Species of flowering plant

Alternanthera nodiflora (common name common joyweed) is a species of flowering plant in the family Amaranthaceae. It is endemic to Australia, growing in all mainland states. It is naturalised in Tasmania, over much of Africa, in Japan, and in Myanmar.

== Description ==
Alternanthera nodiflora is an erect annual herb. The branches are almost without a covering but the nodes are covered with dense intertwined hairs, and there are two lines of hairs along the branches. The leaves, too, are almost without a covering and are linear, 2-8 cm long and have smooth margins. The inflorescences are globular, and often clustered. The fruit is less than half the length of the perianth.
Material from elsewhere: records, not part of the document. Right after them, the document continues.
===== config.mk =====
export PLATFORM = sky130hd
export DESIGN_NAME = pt_walker
export DESIGN_NICKNAME = d
export VERILOG_FILES = /design/src/rtl/pt_walker.sv
export SDC_FILE = /design/constraint.sdc
export NUM_CORES = 1
export LEC_CHECK = 0
export BUFFER_PORTS_ARGS = -buffer_cell sky130_fd_sc_hd__buf_2
export CAP_MARGIN = 25
export CORE_AREA = 2 2 146 148
export DETAILED_ROUTE_END_ITERATION = 8
export DIE_AREA = 0 0 148 150
export PLACE_DENSITY = 0.82
export SLEW_MARGIN = 25
export SYNTH_ARGS = -nofsm -noshare
export SYNTH_HDL_FRONTEND = slang
export SYNTH_SLANG_ARGS = --single-unit

===== constraint.sdc =====
create_clock -name clk -period 2.95 [get_ports clk]
set_input_delay 0.295 -clock clk [delete_from_list [all_inputs] [get_ports clk]]
set_output_delay 0.295 -clock clk [all_outputs]
set_load 0.02 [all_outputs]

===== src/rtl/pt_walker.sv =====
module pt_walker #(
  parameter int OFF_W = 13,
  parameter int IDX_W = 10,
  parameter int PFN_W = 32,
  localparam int VA_W = OFF_W + 3 * IDX_W,
  localparam int PA_W = PFN_W + OFF_W
) (
  input  logic            clk,
  input  logic            rst_n,
  input  logic            req_valid,
  input  logic [VA_W-1:0] req_vaddr,
  input  logic            req_write,
  input  logic            req_user,
  input  logic [PA_W-1:0] ptbr,
  output logic            busy,
  output logic            mem_rd_valid,
  output logic [PA_W-1:0] mem_rd_addr,
  input  logic            mem_rsp_valid,
  input  logic [63:0]     mem_rsp_data,
  output logic            done,
  output logic [PA_W-1:0] paddr,
  output logic [63:0]     leaf_pte,
  output logic [1:0]      fault
);
  typedef enum logic [1:0] {S_IDLE, S_REQ, S_WAIT} st_t;

  st_t             state;
  logic [1:0]      lvl;
  logic [VA_W-1:0] va_q;
  logic            wr_q, usr_q;
  logic [PA_W-1:0] base_q;
  logic [IDX_W-1:0] idx;

  always_comb begin
    case (lvl)
      2'd0:    idx = va_q[OFF_W+2*IDX_W +: IDX_W];
      2'd1:    idx = va_q[OFF_W+IDX_W +: IDX_W];
      default: idx = va_q[OFF_W +: IDX_W];
    endcase
  end

  assign mem_rd_addr  = base_q + {{(PA_W-IDX_W-3){1'b0}}, idx, 3'b000};
  assign mem_rd_valid = (state == S_REQ);
  assign busy         = (state != S_IDLE);

  wire pte_v  = mem_rsp_data[PFN_W];
  wire can_rd = usr_q ? mem_rsp_data[PFN_W+1] : mem_rsp_data[PFN_W+2];
  wire can_wr = usr_q ? mem_rsp_data[PFN_W+3] : mem_rsp_data[PFN_W+4];
  wire [1:0] leaf_code = wr_q ? (can_wr ? 2'd0 : 2'd3) : (can_rd ? 2'd0 : 2'd2);

  always_ff @(posedge clk or negedge rst_n) begin
    if (!rst_n) begin
      state    <= S_IDLE;
      lvl      <= 2'd0;
      va_q     <= '0;
      wr_q     <= 1'b0;
      usr_q    <= 1'b0;
      base_q   <= '0;
      done     <= 1'b0;
      paddr    <= '0;
      leaf_pte <= '0;
      fault    <= 2'd0;
    end else begin
      done <= 1'b0;
      case (state)
        S_IDLE: if (req_valid) begin
          va_q   <= req_vaddr;
          wr_q   <= req_write;
          usr_q  <= req_user;
          base_q <= ptbr;
          lvl    <= 2'd0;
          state  <= S_REQ;
        end
        S_REQ: state <= S_WAIT;
        default: if (mem_rsp_valid) begin
          if (pte_v && lvl != 2'd2) begin
            base_q <= {mem_rsp_data[PFN_W-1:0], {OFF_W{1'b0}}};
            lvl    <= lvl + 2'd1;
            state  <= S_REQ;
          end else begin
            state    <= S_IDLE;
            done     <= 1'b1;
            leaf_pte <= mem_rsp_data;
            fault    <= pte_v ? leaf_code : 2'd1;
            paddr    <= (pte_v && leaf_code == 2'd0) ?
                        {mem_rsp_data[PFN_W-1:0], va_q[OFF_W-1:0]} : '0;
          end
        end
      endcase
    end
  end
endmodule


==> metrics.txt <==
Post-Synth XOR/XNOR Area=3.64%; Post-synth EDFFs=0; status=complete, but fails checks; CP endpoint kind=output pin; area delta synth->final=41.5%; clock transition at the registers of the reported paths=0.06 ns; Synth Area in Adders=1.95%; ratio of cells with drive above 1 in the final layout=43.1%; Critical Path RT=2.65 ns; # Max-Cap Violations=0; Rel. slew slack=45.2%; H-tree Lvls=1; initial antenna violation count=2; crit-path max FO=13; Simple-Gate Fraction of Synth Area=16.1%; Setup WS post-layout=-0.618 ns; P_leak=6.69 nW; CTS Buf Count=23; Seq/Total Area, Yosys=55.0%; core footprint=20700 um2; vias=8481; worst hold path class=primary input to flip-flop; critical path class=flip-flop to output pin; area leader, netlist=dfrtp_1; die height=150 um; Highest Clock Rate=0.280 GHz; Mean Syn Cell Area=10.3 um2; Final ANT Viol Nets=0; Final min period=3.57 ns; compound-gate portion of the synthesized area=10.9%; vias in the first global route=8816; first-pass GRT wire length=46500 um; Worst-Skew Late Latency=0.50 ns; largest family of logic cells by synthesized area=simple AND/OR/NAND/NOR gates; drt pass-1 iters=5; dpl cells=1482; Remaining DRCs=0; Starting Density=45.3%; Slew Viols, Final=0; share of the synthesized area in the top cell type=55.0%; post-DP HPWL=20000 um; Tcrit/Tclk final=121%; vias per cell=5.41; crit-path max cell delay=0.42 ns; most used cell, CP=ha_4; Seq cells post-synth=206; Clock Skews=0.0110 ns; Async SR Flop Fraction=100%; top_reg_cell synth=dfrtp_1; Die Wd=148 um; syn nets=1082; Peak VDD IR=0.702 mV; Synth Warn #=0; GRT Residual Overflow=0; Worst Path Arrival=3.27 ns; unrepaired setup endpoints after global routing=yes; IO Port Bufs=316; GPL Wtd Cong=0.919; synth unique cells=50; DRT iter0 DRCs=471; Finished Layout Cells=1567; largest net degree at the start of global routing=111; Routed Wire Length=30600 um; failing checks=setup timing; FP Rows=53; largest cells by area after synthesis=dfrtp_1 (55%), nand2_1 (12%), mux2_2 (5.6%); setup violators final=39; clock buffer depth=3; total chip power=16.9 mW; crit-path cells=inv_2 > ha_4 > buf_6 > a22oi_2 > nand2_2 > ha_4 > fa_2 > a21oi_2 > o221ai_2 > o211ai_2 > buf_12 > nor3_1 > xor2_1 > buf_4; fill cell count=1570; Avg WL per Cell=19.5 um; CTS tree=done; Critical Path Source Type=flip-flop; Root Buffer=clkbuf_16; mux contribution to synthesized area=9.41%; Sink Count=206; cell area after synthesis=9380 um2; critical path's slowest cell=dfrtp_1; Final Hold Vio Count=0; GR Util All Layers=26.5%; Nets=1448; Slew @ Worst Pin=0.822 ns; IO Pins=317; cells after synthesis=910; Pwr Density=1270 nW/um2; die area=22200 um2
## timing repair
| item | in CTS | in global routing |
|---|---|---|
| endpoints found under the setup margin | 39 | 40 |
| pin swaps | 45 | 7 |
| hold buffers | 24 | 0 |
| gates cloned | 1 | 0 |
| gates resized for setup | 135 | 22 |
| endpoints found under the hold margin | 93 | 0 |
| setup buffers | 17 | 3 |
## cells in the final DEF, fill, tap and decap left out, drive strengths merged, types with 3 or more instances in the layout
cell type      n
clkinv         5
ha            13
a22oi         10
a21oi         16
inv            9
nand3         20
xor2          28
a22o          46
o21ai         53
xnor2         11
nor3           4
mux2i         33
a211oi         5
clkbuf        33
dfrtp        206
nand4          8
nor2          20
mux2          47
nand2        291
buf          372
a2111oi        3
and3           3
dlygate4sd3   24
nor4           7
## critical path, delay by kind of cell, from the launching register on
kind | cells | cell delay, ns
AO/OA/AOI/OAI | 4 | 0.70
flip-flops | 1 | 0.42
adder cells (fa/ha/maj) | 3 | 0.71
buffers and inverters | 4 | 0.57
AND/OR/NAND/NOR | 2 | 0.17
XOR/XNOR | 1 | 0.18
## metrics by stage
| step | hold WS, ns | util (%) | setup slack [ns] | setup TNS (ns) | instance area, um2 |
|---|---|---|---|---|---|
| after floorplan | -0.000591 | - | 0.00769 | 0 | 9440 |
| after global placement | 0.358 | 55.4 | -0.0526 | -0.285 | 11500 |
| after detailed placement | 0.358 | 55.4 | -0.159 | -2.52 | 11500 |
| after CTS | 0.00383 | 63.4 | -0.534 | -15.70 | 13100 |
| after global routing | 0.0122 | 64.2 | -0.744 | -23.91 | 13300 |
| final | 0.0218 | 64.2 | -0.618 | -18.85 | 13300 |
## where the power goes
part           switching, mW  total [mW]  internal (mW)
Sequential              1.10        5.24           4.14
Clock                   1.14        2.79           1.64
Combinational           5.07        8.85           3.77
## Yosys cell counts, types with 3 or more instances
| library cell | n |
|---|---|
| a211oi_1 | 5 |
| a21oi_1 | 15 |
| a22o_1 | 46 |
| a22oi_1 | 10 |
| and3_1 | 3 |
| buf_1 | 5 |
| buf_2 | 18 |
| buf_4 | 3 |
| clkbuf_1 | 29 |
| dfrtp_1 | 206 |
| ha_1 | 13 |
| inv_1 | 8 |
| mux2_2 | 47 |
| mux2i_1 | 33 |
| nand2_1 | 291 |
| nand3_1 | 18 |
| nand4_1 | 7 |
| nor2_1 | 20 |
| nor3_1 | 3 |
| nor4_1 | 3 |
| nor4_2 | 4 |
| o21ai_0 | 51 |
| xnor2_1 | 11 |
| xor2_1 | 28 |
## metal layers
layer,global-route usage [%],vias up,share of wire [%]
li1,-,3813,-
met1,32.7,4152,38
met2,44.9,399,49
met3,5.55,117,7.3
met4,12.0,0,4.8
met5,0,-,0
## sequential cells by signal (all words and copies together) (netlist names)
| signal | cells |
|---|---|
| va_q | 43 |
| state | 2 |
| wr_q | 1 |
| done | 1 |
| base_q | 45 |
| leaf_pte | 64 |
| lvl | 2 |
| usr_q | 1 |
| fault | 2 |
| paddr | 45 |
## area by class of cell
cell class	instances	area, um2	area share (%)
tap	275	344	2.59
inverter	9	33.8	0.255
antenna	2	5.00	0.0377
clock inverter	7	70.1	0.528
sequential	206	5150	38.8
timing repair buffer	397	2480	18.7
multi-input combinational	639	4530	34.1
clock buffer	32	659	4.97
## logic make-up (layout without fill, tap and decap cells)
group                      Yosys count  in the layout
and+or+nand+nor                    360            360
DFF                                206            206
AOI/OAI and AO/OA                  145            145
muxes                               81             81
buffers and inverters               65            445
xor gates and xnor gates            39             39
adders and majority gates           14             14
other                                0              2
## worst paths after layout
kind	start	endpoint	slack, ns	depth (start not counted)
max	lvl[0]	mem_rd_addr[37]	-0.62	14
min	mem_rsp_data[46]	leaf_pte[46]	0.02	3
max reg2reg	lvl[0]	paddr[42]	0.54	11
min reg2reg	leaf_pte[16]	leaf_pte[16]	0.47	2
max in group asynchronous	rst_n	base_q[23]	1.75	3
min in group asynchronous	rst_n	leaf_pte[23]	0.40	2
(Power assumes the default switching activity.)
The style is very short.

== Taxonomy and naming ==
It was first described by Robert Brown in 1810. The type specimen is BM001015779 (collected on the east coast of Australia); Isotypes are E00279928 (collected at Broadsound), P00622600 (all three collected by Brown). The name is accepted by the Council of Heads of Australasian Herbaria, by Plants of the World online, but is considered a synonym of Alternanthera sessilis by Catalogue of Life.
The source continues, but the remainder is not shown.